Stored data entries

## config.mk

```make
export PLATFORM = sky130hd
export DESIGN_NAME = plp_sqrt
export DESIGN_NICKNAME = d
export VERILOG_FILES = /design/src/hw/rtl/plp_pkg.sv /design/src/hw/rtl/plp_sqrt.sv
export SDC_FILE = /design/constraint.sdc
export NUM_CORES = 2
export LEC_CHECK = 0
export ABC_CLOCK_PERIOD_IN_PS = 3530
export BUFFER_PORTS_ARGS = -buffer_cell sky130_fd_sc_hd__buf_2
export CORE_UTILIZATION = 41
export CTS_CLUSTER_DIAMETER = 50
export DETAILED_ROUTE_END_ITERATION = 10
export PLACE_DENSITY = 0.59
export SLEW_MARGIN = 10
export SYNTH_ARGS = -nofsm -noshare
export SYNTH_HDL_FRONTEND = slang
export SYNTH_MEMORY_MAX_BITS = 65536
export SYNTH_SLANG_ARGS = --single-unit
```

## constraint.sdc

```tcl
create_clock -name clk -period 3.53 [get_ports clk]
set_input_delay 0.8825 -clock clk [delete_from_list [all_inputs] [get_ports clk]]
set_output_delay 0.8825 -clock clk [all_outputs]
set_load 0.02 [all_outputs]
```

## src/hw/rtl/plp_pkg.sv

```systemverilog
// shared widths, limits and helpers for the point to line projection pipeline
// no dependencies; imported by every module of the block
package plp_pkg;

	localparam int FRAC_BITS_DEF = 16;
	localparam int COORD_W       = 32;
	localparam int DIFF_W        = COORD_W + 1;
	localparam int PROD_W        = 2 * DIFF_W;
	localparam int SUM_W         = PROD_W + 2;
	localparam int LAM_W         = 32;
	localparam int DIST_W        = 33;

	localparam logic [LAM_W-1:0]  LAM_POS_MAX = 32'h7FFF_FFFF;
	localparam logic [LAM_W-1:0]  LAM_NEG_MAG = 32'h8000_0000;
	localparam logic [DIST_W-1:0] DIST_MAX    = 33'h1_FFFF_FFFF;

	// magnitude of a signed coordinate difference
	function automatic logic [DIFF_W-1:0] mag_diff(input logic [DIFF_W-1:0] x);
		return x[DIFF_W-1] ? (~x + 1'b1) : x;
	endfunction

endpackage

```

## src/hw/rtl/plp_sqrt.sv

```systemverilog
// pipelined integer square root, floor of the root, one root bit per stage
// depends on plp_pkg
module plp_sqrt
	import plp_pkg::*;
#(
	parameter int RW   = DIST_W,
	parameter int SB_W = 1
) (
	input  logic            clk,
	input  logic            arst_n,
	input  logic            en,
	input  logic            in_valid,
	input  logic [2*RW-1:0] rad,
	input  logic [SB_W-1:0] sb,
	output logic            out_valid,
	output logic [RW-1:0]   root,
	output logic [SB_W-1:0] out_sb
);

	logic [RW-1:0]   vld_s;
	logic [RW:0]     rem_s  [RW];
	logic [RW-1:0]   root_s [RW];
	logic [2*RW-1:0] rad_s  [RW];
	logic [SB_W-1:0] sb_s   [RW];

	for (genvar i = 0; i < RW; i++) begin : g_step
		logic            cv;
		logic [RW:0]     crem;
		logic [RW-1:0]   croot;
		logic [2*RW-1:0] crad;
		logic [SB_W-1:0] csb;
		logic [RW+2:0]   pre;
		logic [RW+2:0]   trial;
		logic [RW+2:0]   diff;
		logic            take;

		if (i == 0) begin : g_head
			assign cv    = in_valid;
			assign crem  = '0;
			assign croot = '0;
			assign crad  = rad;
			assign csb   = sb;
		end else begin : g_body
			assign cv    = vld_s[i-1];
			assign crem  = rem_s[i-1];
			assign croot = root_s[i-1];
			assign crad  = rad_s[i-1];
			assign csb   = sb_s[i-1];
		end

		assign pre   = {crem, crad[2*RW-1:2*RW-2]};
		assign trial = (RW+3)'({croot, 2'b01});
		assign diff  = pre - trial;
		assign take  = pre >= trial;

		always_ff @(posedge clk or negedge arst_n) begin
			if (!arst_n) begin
				vld_s[i] <= 1'b0;
			end else if (en) begin
				vld_s[i] <= cv;
			end
		end

		always_ff @(posedge clk) begin
			if (en) begin
				rem_s[i]  <= take ? diff[RW:0] : pre[RW:0];
				root_s[i] <= {croot[RW-2:0], take};
				rad_s[i]  <= crad << 2;
				sb_s[i]   <= csb;
			end
		end
	end

	assign out_valid = vld_s[RW-1];
	assign root      = root_s[RW-1];
	assign out_sb    = sb_s[RW-1];

endmodule

```

After elaboration in Yosys (flattened, before gate mapping)
Memory sizes are Yosys's and may differ from the RTL's.
Cells that the tools add are included.
- RAM bits: 4356
- bits in registers: 33
- memories kept: 4
- output and inout port bits: 35
- order comparisons: 33
- mux-type cells: 35
- add/sub/neg operators: 33
- memories (name ; words ; bits a word ; read ports ; clocked after Yosys merged registers in ; wr ports ; RTL line ; text):
    rad_s ; 33 ; 64 ; 32 ; 0 ; 33 ; plp_sqrt.sv:23 ; logic [2*RW-1:0] rad_s [RW];
    rem_s ; 33 ; 34 ; 32 ; 0 ; 33 ; plp_sqrt.sv:21 ; logic [RW:0] rem_s [RW];
    root_s ; 33 ; 33 ; 33 ; 0 ; 33 ; plp_sqrt.sv:22 ; logic [RW-1:0] root_s [RW];
    sb_s ; 33 ; 1 ; 33 ; 0 ; 33 ; plp_sqrt.sv:24 ; logic [SB_W-1:0] sb_s [RW];
- operators by type and width (cell ; number):
    >= comparator 36 x 35 -> 1 bit ; 32
    2-to-1 mux 34 bit ; 33
    subtractor 34 bit ; 32
    subtractor 2 x 1 -> 3 bit (second input constant) ; 1
    >= comparator 2 x 1 -> 1 bit (second input constant) ; 1
    2-to-1 mux 1 bit ; 2

Logic depth before layout (Yosys ltp)
An unclocked memory read counts as a cell.
- depth in word-level cells: 3
- depth in mapped cells: 16
- depth with buffers taken out: 14

Worst setup path before layout
Ideal clock, no wire load.
- path type: reg-to-reg
- start point: mem rem_s[0][839] (netlist bit)
- end point: mem rem_s[0][876] (netlist bit), data pin
- stages on the path, launching flop included: 11
- required time: 3251 ps
- path slack: -29 ps
- clock period less this slack: 3559 ps
- data arrival time: 3280 ps
- cell sequence: edfxtp_1 -> ha_1 -> clkbuf_1 -> and3_1 -> a2111oi_0 -> o31ai_1 -> a311o_1 -> a31oi_1 -> inv_1 -> and4b_1 -> or4b_2
- RTL lines (what ; RTL line):
    from (decl) ; plp_sqrt.sv:21

==> summary.txt <==
Outcome
  – Status: finished, final reports clean

STA
  – Fmax: slightly below 0.3 GHz
  – Hold Worst Slack: 0.143 ns
  – RSZ-0062 raised after global routing: yes
  – Hold Fails Final Rpt: 0
  – Max-slew headroom: about 28%
  – Post-route minimum period: about 3.5 ns
  – Total Neg Setup Slack: 0 ns
  – Max-slew violations: 0
  – Worst-Margin Slew: about 1.1 ns
  – Final Cycle Share: between 90% and 100%
  – Setup violators final: 0
  – Final setup margin: 0.0591 ns
  – Fin Clk Skew: ~0.050 ns

Floorplanning
  – Cell row count: 202
  – # IOs: 106
  – Initial Util: 41.3%
  – Die height: about 550 um
  – Core footprint: 0.303 mm2
  – Die X: 554 um
  – Die Area: a little over 0.3 mm2

Logic synthesis
  – Synth cell types: 94
  – Seq cells post-synth: 2720
  – Async SR Flop Fraction: 1.21%
  – Seq/Total Area, Yosys: between 60% and 70%
  – Mapped Nets: 10200
  – Ys Warns: 0
  – Post-synth top flop: edfxtp_1
  – Post-Syn Instances: ~9600
  – Synth top area share: between 60% and 70%
  – Avg Cell Area, Syn: 13.1 um2
  – Cell accounting for the most synthesized area: edfxtp_1
  – Number of synthesized flops with an enable pin: 2687
  – Synth area leaders: edfxtp_1, ha_1, xnor2_1, xor2_1, a21oi_1
  – Syn Std Cell Area: 0.125 mm2

Routing
  – DR iter-0 viols: 5453
  – Routed len/inst: between 15 and 20 um
  – Via count of the routed design: around 76000
  – Drt total wl: 276000 um
  – Routed vias/inst: 5.20
  – # DRC: 0
  – DR pass1 iterations: 6
  – Antenna Nets Post-Route: 0

Power
  – Sw Pwr: 28.9 mW
  – Power Density: just under 700 mW/mm2
  – Peak supply drop: 478 uV
  – Switching Share: 28.6%
  – Comb power frac: between 20 and 25%
  – Leak: 57.0 nW
  – Int Power: around 70 mW
  – Clock power frac: 35.9%
  – Register share of total power: 43.5%
  – Tot Pwr: 101 mW

Critical path
  – Critical Path AT: ~4.1 ns
  – Worst setup EP type: flop
  – Reg-to-reg endpoint: rem_s[0][676]
  – WP data required: around 4.2 ns
  – Worst R2R Start: root_s[0][603]
  – Crit Path Max Fanout: 4
  – CP Class: reg2reg
  – Worst r2r path cells: 12
  – Critical path launch point type: flop
  – Reg2Reg Setup Slack: 0.06 ns

Placed design
  – Placed cells: 14000
  – Dpl cell area: 0.135 mm2
  – Port bufs: 105
  – Setup WS pre-CTS: -0.288 ns
  – RD Place Congestion: 0.962
  – Detail Placement HPWL: 203000 um

Finish
  – Area of the multi-input gates: 0.0409 mm2
  – Share of layout cells above drive strength 1: ~15%
  – Finished Cell Area: 0.148 mm2
  – Final nets: 11100
  – Fillcell total: 26200
  – Post-Route Utilization: 48.7%
  – Area grow syn2layout: 18.1%
  – FF/Latch Area: 0.0815 mm2
  – Filler-free cell count of the finished design: 14700

CTS
  – Longest Clk Path Bufs: 4
  – Num CTS Buffers: 360
  – Clock root buffer: clkbuf_16
  – CTS tree: built
  – Reg clk slew, reported paths: 0.06 ns
  – Clock latency on the worst-skew pair: ~0.9 ns
  – Htree depth: 5
  – CTS Sinks: 2720

Global route
  – Remaining global-route overflow: 0
  – Initial antenna violation count: 6
  – All-Layer GR Usage: ~18%
  – Pin count of the biggest net entering global routing: around 120
  – Number of global-route vias before repair: just under 80000
  – Global-route wire length before repair: 432000 um

Hold path
  – Hold WC Path Type: in2reg
  – Hold depth: 1
  – WHS Endpoint: rad_s[0][50]
  – Hold Startpoint: rad[50]

Job
  – Max Cap Viol: 0
power groups by stage:
stage               Clock (mW)  Combinational [mW]  Sequential [mW]
global route              38.5                23.2             44.3
CTS                       37.3                20.5             43.9
floorplan                    0                14.0             43.2
finish                    36.2                20.8             43.9
global placement             0                20.0             44.5
detailed placement           0                20.3             44.5
final cells by class:
cell class                 instances  share of cell area, %
multi-input combinational       5911                   27.7
antenna                            1                0.00169
timing repair buffer             670                   3.73
tap                             3978                   3.37
clock inverter                   242                   1.87
inverter                         745                   1.89
sequential                      2720                   55.2
clock buffer                     413                   6.26
routing by layer:
metal | up-vias | GRT usage, % | share of wire (%)
met5 | - | 0 | 0
met4 | 0 | 6.70 | 4.0
met3 | 569 | 2.74 | 4.3
met2 | 1681 | 30.7 | 49
met1 | 37000 | 22.2 | 43
li1 | 37100 | - | -
what timing repair did:
item,4_1_cts,5_1_grt
resized for setup,24,182
cloned,0,1
hold endpoints to repair,28,0
endpoints found under the setup margin,72,351
pin swaps,6,42
buffers inserted,5,21
hold buffers,1,0
cell usage after synthesis (all sizes together), types with 116 or more instances:
master  number
edfxtp    2687
inv        745
nand2      690
a21oi      604
ha         596
nor2       550
o21ai      521
xnor2      470
xor2       406
a21o       239
nor3       217
clkbuf     176
nand3      150
nand2b     133
or3        116
worst max-delay path by stage:
stage,start,end,slack (ns),depth (start not counted)
after floorplan,rem_s[0][719],rem_s[0][760],0.02,12
after global placement,root_s[0][666],rem_s[0][745],-0.29,12
after detailed placement,root_s[0][666],rem_s[0][745],-0.29,12
after CTS,rem_s[0][123],rem_s[0][161],0.0003,11
after global routing,rem_s[0][260],rem_s[0][273],-0.06,11
final,root_s[0][603],rem_s[0][676],0.06,12
worst max-delay path, cell delays in order, from the launching register on:
cell      delay, ns
edfxtp_1       0.43
inv_1          0.08
ha_1           0.23
a21o_1         0.18
a21o_1         0.18
a211o_1        0.30
a21oi_2        0.20
nand3_2        0.16
a22o_1         0.22
or3_1          0.42
or2_2          0.32
or3_1          0.33
xnor2_1        0.13
placed cells by master (no fill, tap or decap), types with 25 or more instances in the layout:
| cell type | instances |
|---|---|
| nand4_1 | 103 |
| clkbuf_1 | 51 |
| o31ai_1 | 39 |
| clkinv_2 | 30 |
| buf_4 | 502 |
| a21oi_1 | 589 |
| o21bai_1 | 52 |
| a211oi_1 | 36 |
| and3_1 | 61 |
| clkinv_1 | 41 |
| o21ai_0 | 498 |
| xor2_1 | 406 |
| clkinvlp_4 | 29 |
| clkinv_4 | 25 |
| mux2_2 | 104 |
| or3_1 | 100 |
| buf_2 | 104 |
| or4_1 | 52 |
| and2_1 | 25 |
| xnor2_1 | 470 |
| nor4_1 | 83 |
| clkbuf_16 | 363 |
| bufinv_16 | 36 |
| or2_2 | 35 |
| inv_6 | 44 |
| dfrtp_1 | 33 |
| o21a_1 | 88 |
| nor2_1 | 537 |
| buf_12 | 56 |
| o211ai_1 | 32 |
| nor2b_1 | 87 |
| edfxtp_1 | 2687 |
| nand3_1 | 143 |
| inv_1 | 740 |
| nand2_1 | 686 |
| nand2b_1 | 133 |
| ha_1 | 583 |
| a21o_1 | 239 |
| a31oi_1 | 55 |
| nor3_1 | 200 |
registers in the layout, indices dropped and copies added (netlist names):
name and flops:
sb_s 33, rad_s 1056, out_valid 1, rem_s 1037, root_s 561, g_step.cv 32
cell families after synthesis:
| group | after synthesis | synth area share, % |
|---|---|---|
| and+or+nand+nor | 2428 | 9.57 |
| DFF | 2720 | 65.2 |
| muxes | 117 | 1.04 |
| xor gates and xnor gates | 876 | 6.14 |
| other | 1 | 0.00300 |
| adders and majority gates | 596 | 5.96 |
| AOI/OAI and AO/OA | 1893 | 9.28 |
| buffers and inverters | 935 | 2.82 |
No activity file was read; power rests on OpenSTA's default activity.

=== What is being asked ===
Pull every line containing the string "sizes" out of the data above and copy it.

=== Answer below ===
Memory sizes are Yosys's and may differ from the RTL's.
cell usage after synthesis (all sizes together), types with 116 or more instances:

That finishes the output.